Abstract Full-Text HTML XML Download Download as PDF (Size:933KB) PP. 123-131
DOI: 10.4236/ojpathology.2018.84014    202 Downloads   382 Views  

ABSTRACT

Background and objective: Foeniculum vulgare-Mill (Umlliferae), is widely used in the Arabian Peninsula for treating various human and animal diseases. There is need to insure the safety of this plant as a remedy that could be used for a long time. This study aimed to determine the LD50 of the aerial parts of Foeniculum vulgare in mice, as well as to investigate its toxic pathological effects. Methodology: A total of eighty (80) albino mice of both sexes, weighing 25 - 30 g, were used in the present study. Ten (10) mice were used for the determination of LD50 of Foeniculum vulgare in mice. Fifty (50) mice were used in the acute toxicity, and twenty (20) mice were used to study the subacute toxicity of the aerial parts of Foeniculum vulgare juice. Results: the present results revealed that the LD50 of Foeniculum vulgare juice in mice was 9.772 mg/kg/body weight (BW). On the other hand, mice received 0.9 mg/kg/BW of Foeniculum vulgare juice intraperitoneally showed slightly closed eyes intermittent convulsions itching of the nose and increased respiratory rate and abdominal movements. Histopathological examination of the liver showed hepatocytic degeneration and necrosis, congestion with perivascular mononuclear cell infiltrations and peribiliary mononuclear cell aggregations. Whereas the spleen of mice showed depletion of lymphocytes and mononuclear as well as multinuclear cells. The duodenum showed sub-epithelial congested blood vessels, numerous areas of lymphocytic infiltrations and vascular and hydropic degeneration of epithelial cells lining the duodenal Brunner’s glands. Moreover, the kidney showed degenerated tubular epithelial cells, congestion with excess of mononuclear cells, necrotic and desquamated epithelial cells of the proximal convoluted tubules. The lung of mice showed congestion, emphysema with variable degrees of mononuclear cell infiltrations and peribronchial congested blood capillaries and mononuclear cell infiltration. Conclusion: It could be concluded that Foeniculum vulgare juice is toxic to mice when administered in a dose of 9.772 mg/kg/BW. However, the recommended dose for treatment could be less than 0.98 ml/kg BW. (1/10 of the LD50) of Foeniculum vulgare juice.

1. Introduction

Foeniculum vulgare-Mill (F. vulgare), common name fennel, sweet fennel, family Umbelliferae is a common herb that grows in many countries especially in the Mediterranean region. It has been known as a diuretic, emmenagogue, as well as an antibacterial [1] [2] [3] . The morphology, ethnomedicinal applications, phytochemistry, pharmacology, and toxicology of Foeniculum vulgare was extensively reviewed [4] . Recently, the ripe fruit of F. vulgare is widely utilized in Arabian folk medicine systems as a stimulant, digestive, appetizer, diuretic, and an infantile febrifuge. Several studies have shown the importance of F. vulgare as a folk medicine in the Arabian Peninsula. However, the toxic effect of the plant is poorly investigated.

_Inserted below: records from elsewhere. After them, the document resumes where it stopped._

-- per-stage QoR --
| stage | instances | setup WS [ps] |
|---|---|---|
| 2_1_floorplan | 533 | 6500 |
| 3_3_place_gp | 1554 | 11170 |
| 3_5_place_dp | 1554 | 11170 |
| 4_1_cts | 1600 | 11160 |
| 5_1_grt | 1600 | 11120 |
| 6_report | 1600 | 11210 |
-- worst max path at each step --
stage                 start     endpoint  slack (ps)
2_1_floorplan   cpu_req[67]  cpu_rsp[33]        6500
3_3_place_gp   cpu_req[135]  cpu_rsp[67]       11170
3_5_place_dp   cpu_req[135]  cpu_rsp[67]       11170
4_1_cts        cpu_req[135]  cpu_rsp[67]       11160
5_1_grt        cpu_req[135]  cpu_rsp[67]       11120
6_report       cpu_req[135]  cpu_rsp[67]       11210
==> src/lsu_pkg.sv <==
package lsu_pkg;

  // Core data path and address width
  localparam int XLEN = 32;

  // One enable bit per byte lane
  localparam int MASK_W = XLEN / 8;

  localparam int OP_W    = 3;  // Opcode field width
  localparam int STATE_W = 2;  // Controller state width

  // Load and store operations presented by the pipeline
  typedef enum logic [OP_W-1:0] {
    LSU_LB  = 3'd0,
    LSU_LH  = 3'd1,
    LSU_LW  = 3'd2,
    LSU_LBU = 3'd3,
    LSU_LHU = 3'd4,
    LSU_SB  = 3'd5,
    LSU_SH  = 3'd6,
    LSU_SW  = 3'd7
  } lsu_op_e;

  // Controller sequence
  typedef enum logic [STATE_W-1:0] {
    ST_IDLE   = 2'd0,  // Waiting for a request
    ST_ACCESS = 2'd1,  // Strobes presented to memory
    ST_WAIT   = 2'd2,  // Memory wait cycles
    ST_DONE   = 2'd3   // Result returned
  } lsu_state_e;

endpackage

==> src/store_format.sv <==
`timescale 1ns/1ps

module store_format (
  input  lsu_pkg::lsu_op_e           op,
  input  logic [lsu_pkg::XLEN-1:0]   addr,
  input  logic [lsu_pkg::XLEN-1:0]   wdata,
  output logic [lsu_pkg::MASK_W-1:0] st_mask,
  output logic [lsu_pkg::XLEN-1:0]   st_data,
  output logic                       misaligned
);
  import lsu_pkg::*;

  logic              is_half;
  logic              is_word;
  logic              is_store;
  logic [MASK_W-1:0] lane_mask;

  assign is_half  = op inside {LSU_LH, LSU_LHU, LSU_SH};
  assign is_word  = op inside {LSU_LW, LSU_SW};
  assign is_store = op inside {LSU_SB, LSU_SH, LSU_SW};

  assign misaligned = (is_half && addr[0]) || (is_word && (addr[1:0] != 2'b00));

  always_comb begin
    if (is_word) begin
      lane_mask = '1;
      st_data   = wdata;
    end else if (is_half) begin
      lane_mask = MASK_W'(4'b0011) << addr[1:0];
      st_data   = {2{wdata[15:0]}};  // Halfword in both halves
    end else begin
      lane_mask = MASK_W'(4'b0001) << addr[1:0];
      st_data   = {4{wdata[7:0]}};   // Byte in every lane
    end
  end

  // No lanes enabled for loads
  assign st_mask = is_store ? lane_mask : '0;

endmodule

==> config.mk <==
export PLATFORM = sky130hd
export DESIGN_NAME = store_format
export DESIGN_NICKNAME = d
export VERILOG_FILES = /design/src/lsu_pkg.sv /design/src/store_format.sv
export SDC_FILE = /design/constraint.sdc
export NUM_CORES = 1
export LEC_CHECK = 0
export ABC_AREA = 1
export BUFFER_PORTS_ARGS = -buffer_cell sky130_fd_sc_hd__buf_4
export CAP_MARGIN = 10
export CORE_MARGIN = 3
export CORE_UTILIZATION = 28
export DETAILED_ROUTE_END_ITERATION = 12
export PLACE_DENSITY = 0.84
export SYNTH_ARGS = -nofsm -noshare
export SYNTH_HDL_FRONTEND = slang
export SYNTH_SLANG_ARGS = --single-unit
==> constraint.sdc <==
create_clock -name vclk -period 1.1
set_input_delay 0.165 -clock vclk [all_inputs]
set_output_delay 0.165 -clock vclk [all_outputs]
set_load 0.05 [all_outputs]
==> results of run 1 <==
cell usage after synthesis:
cell and count:
nand2_1 45, inv_1 19, nand3_1 16, o21ai_1 13
buf_4 9, a21oi_1 5, o21ai_0 5, buf_6 3
nand2_2 3, inv_2 2, nand3_4 1, nand4_1 1
nor2_1 1
cells by family after synthesis:
group,Yosys count,synth area share (%)
AOI/OAI and AO/OA,23,19.49
buffers and inverters,33,30.51
and+or+nand+nor,67,50.00
stage by stage:
stage	area (µm²)	hold WS, ns	utilization, %
floorplan	867.1	0.4971	-
global placement	1559	0.5955	83.91
detailed placement	1559	0.5956	83.91
==> results.tsv, run 1 <==
stage	metric	value	unit
status	status	aborted with a tool error	
status	stopping stage	4_1_cts	
status	Halt Reason	[ERROR DPL-0038] Utilization greater than 100%, impossible to legalize	
synth	Synth area leader	nand2_1	
floorplanning	initial core utilization	31.78	%
floorplanning	row count	15	
synth	sequential share of the synthesized area	0	%
placed_design	DP Wirelength	2405	µm
synth	Post-Syn Instances	123	
floorplanning	die span in y	51.93	µm
synth	syn avg cell area	4.801	µm²
clock_network	post-cts gate resize count	105	
floorplanning	IO Count	104	
placed_design	cell count after placement	232	
synth	Netlist cell types	13	
clock_network	cts hold-fix bufs	0	
placed_design	DP Worst Slack	-0.3126	ns
clock_network	postcts setup bufs	1	
placed_design	RePlAce Congestion	0.7014	
synth	Synth area leaders	nand2_1, nand3_1, inv_1, buf_4, o21ai_1	
floorplanning	chip width	51.93	µm
synth	Yosys warning total	0	
placed_design	Port Buffer Count	74	
synth	Post-Syn Area	590.6	µm²
synth	Synth top area share	28.60	%
synth	Syn Nets	190	
==> inputs of run 2 (changes only) <==
Settings changed: CORE_AREA set to 3 3 64 66, CORE_MARGIN 3 to not set, CORE_UTILIZATION 28 to not set, DIE_AREA set to 0 0 67 69, PLACE_DENSITY 0.84 to not set, PLACE_DENSITY_LB_ADDON set to 0.15.
==> run 2 against run 1 <==
Area after synthesis unchanged. Synthesized cell count unchanged. The flow now finishes, with violations (setup timing).
==> results.tsv, run 2 <==
stage	metric	value	unit
drt	initial DRC count	23	
global_route	initial antenna violation count	0	
synth	Yosys warning total	0	
power_and_ir_drop	Cell Pwr Density	818.4	nW/µm²
timing	max-slew violations	0	
floorplanning	chip width	67	µm
layout	nets@finish	280	
timing	Fmax achieved	0.7710	GHz
timing	Tcrit/Tclk final	117.9	%
synth	Synth Area in Compound Gates	19.49	%
synth	sequential share of the synthesized area	0	%
hold_path	type of the worst min-delay path	input port to output pin	
floorplanning	IO Count	104	
power_and_ir_drop	VDD IR max	0.2880	mV
synth	most common cell in the netlist	nand2_1	
timing	setup TNS	-4.517	ns
timing	RSZ-0062 raised after global routing	true	
drt	WL/cell	12.44	µm
layout	fin area	1986	µm²
synth	Netlist cell types	13	
synth	syn avg cell area	4.801	µm²
timing	Final Hold Fails	0	
synth	area share of and/or/nand/nor cells after synthesis	50.00	%
global_route	all-layer global routing usage	13.35	%
synth	Post-Syn Instances	123	
timing	final setup margin	-0.1971	ns
layout	most frequent cells in the layout	buf_4, nand2_1, buf_6, inv_1, o21ai_4	
timing	Final setup viols	29	
synth	mux cell area share after synthesis	0	%
drt	vias per cell	4.309	
placed_design	Port Buffer Count	74	
timing	post-route minimum period	1.297	ns
power_and_ir_drop	Tot Pwr	1.625	mW
clock_network	cts hold-fix bufs	0	
layout	FF+latch count	0	
timing	Relative slew margins	78.98	%
layout	CLK BUF	0	
synth	top post-synthesis cells by count	nand2_1, inv_1, nand3_1	
setup_path	crit path kind	input port to output pin	
synth	Synth top area share	28.60	%
layout	Layout fillers	349	
layout	commonest non-fill, non-tap cell in the layout	buf_4	
synth	adder-cell share of the synthesized area	0	%
global_route	largest net degree at the start of global routing	10	
drt	detailed-route DRC error count	0	
layout	antenna cells	0	
floorplanning	die span in y	69	µm
layout	proportion of layout cells with a drive suffix above 1	72.51	%
synth	Synth area leaders	nand2_1, nand3_1, inv_1, buf_4, o21ai_1	
floorplanning	row count	22	
synth	Syn Nets	190	
power_and_ir_drop	Leak	0.9784	nW
global_route	Overflow after GRT	0	
drt	final WL	3223	µm
layout	Area Growth Syn to Fin	236.2	%
placed_design	DP Worst Slack	-0.2793	ns
status	failing checks	setup timing	
drt	DR pass1 iterations	4	
floorplanning	Die ar.	4623	µm²
placed_design	RePlAce Congestion	0.6758	
setup_path	Worst Setup Start Kind	input port	
drt	post-route ant nets	0	
timing	Worst Max-Slew Pin Slew	0.3141	ns
job	Max Cap Violations	0	
setup_path	worst path required time	0.94	ns
placed_design	DP Wirelength	2335	µm
synth	main combinational cell family by area after synthesis	simple AND/OR/NAND/NOR gates	
global_route	first-pass GRT wire length	5099	µm
setup_path	critical path arrival	1.13	ns
floorplanning	area of the core	3633	µm²
setup_path	Crit. Startpoint	op[0]	
layout	Reg area	0	µm²
global_route	vias in the first global route	1115	
setup_path	Critical Path Sink	st_data[9]	
floorplanning	initial core utilization	16.25	%
drt	Via Count	1116	
synth	Synth area leader	nand2_1	
synth	XOR/XNOR share of the synthesized area	0	%
placed_design	Area after DPL	1588	µm²
setup_path	critical path endpoint category	output pin	
status	status	complete, but fails checks	
setup_path	crit-path max FO	8	
synth	Post-Syn Area	590.6	µm²
## run 2: area by class of cell
class | count | area (µm²) | area share (%)
timing repair buffer | 99 | 996.0 | 50.16
multi-input combinational | 91 | 824.5 | 41.52
inverter | 21 | 105.1 | 5.293
tap | 48 | 60.06 | 3.025
## run 2: logic make-up (layout without fill, tap and decap cells)
logic type             after synthesis  after routing
buffers and inverters               33            120
AOI/OAI and AO/OA                   23             23
and+or+nand+nor                     67             68
## run 2: where the power goes
| group | internal, mW | switching [mW] | total, mW |
|---|---|---|---|
| clock | 0 | 0 | 0 |
| combinational | 0.670 | 0.955 | 1.63 |
| sequential | 0 | 0 | 0 |
| total | 0.670 | 0.955 | 1.63 |
## run 2: worst min-delay path by stage
stage,to,slack (ns),cells past startpoint,start
5_1_grt,st_data[7],0.60,2,wdata[7]
2_1_floorplan,st_data[0],0.50,1,wdata[0]
3_5_place_dp,st_data[2],0.60,2,wdata[2]
4_1_cts,st_data[2],0.60,2,wdata[2]
6_report,st_data[2],0.59,2,wdata[2]
3_3_place_gp,st_data[4],0.60,2,wdata[4]
## run 2: through the flow
step | hold slack [ns] | cells | utilization [%]
floorplan | 0.4971 | 123 | -
global placement | 0.5962 | 255 | 43.70
detailed placement | 0.5959 | 255 | 43.70
CTS | 0.5961 | 259 | 54.13
global route | 0.6027 | 259 | 54.65
finish | 0.5945 | 259 | 54.65
## run 2: what timing repair did
action,4_1_cts,5_1_grt
buffers inserted,1,1
gates resized for setup,70,10
hold endpoints to repair,0,0
pin swaps,11,3
setup endpoints to repair,29,29
cloned,3,0
## run 2: per-layer routing
| metal | track usage (%) | wire, µm |
|---|---|---|
| met1 | 14.84 | 1165 |
| met2 | 27.40 | 1829 |
| met3 | 0.9772 | 228 |
| met4 | 0.4505 | 0 |
| met5 | 0 | 0 |
## run 2: critical path: stages
cell     delay [ns]
buf_12         0.12
inv_16         0.05
nand2_4        0.05
nand2_4        0.08
nand2_8        0.08
buf_12         0.15
buf_12         0.13
o21ai_4        0.12
buf_6          0.17
Note: power is estimated with default switching activity, not from simulation.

Shah et. al. (1991) [5] studied the acute (24-h) and chronic (90-day) oral toxicity of the ethanolic extracts of Foeniculum vulgare fruit and aerial parts in mice. They concluded that the extract failed to show spermatotoxic effects and no significant acute or chronic mortality were observed in mice given F. vulgare fruits and aerial parts orally.

The acute toxicity (LD50) of F. vulgare extract given intraperitoneally to Swiss albino mice was previously described [6] . The method involved the administration of 5 different doses of the extract to 5 groups of mice. The mortality in each group was recorded within 24 h. LD50 was estimated from the graph of percentage (%) mortality (converted to probit) against log-dose of the extract―probit 5 being 50%.

In addition, Hussein, Y. A. (2014) [7] reported that the aerial parts of Foeniculum vulgare given orally were toxic to ruminants and all animals showed loss of appetite, bloat and nervous signs.

Recently, several studies have investigated the use of plant-derived essential oils in the treatment of skin dermatophytosis [8] [9] [10] . Hong, Z. (2015) [11] showed that F. vulgare has better antifungal activity than the commonly used antifungal agents.

The therapeutic values of F. vulgare as a herbal medicine is related to its numerous chemical compounds, therefore it has been used as an antispasmodic [12] , antifungal and antioxidant [13] , in the treatment of lung cancer as well as in the prevention of thrombosis and atherosclerosis [14] and as osteoporosis in various bone disorders in elderly people [15] .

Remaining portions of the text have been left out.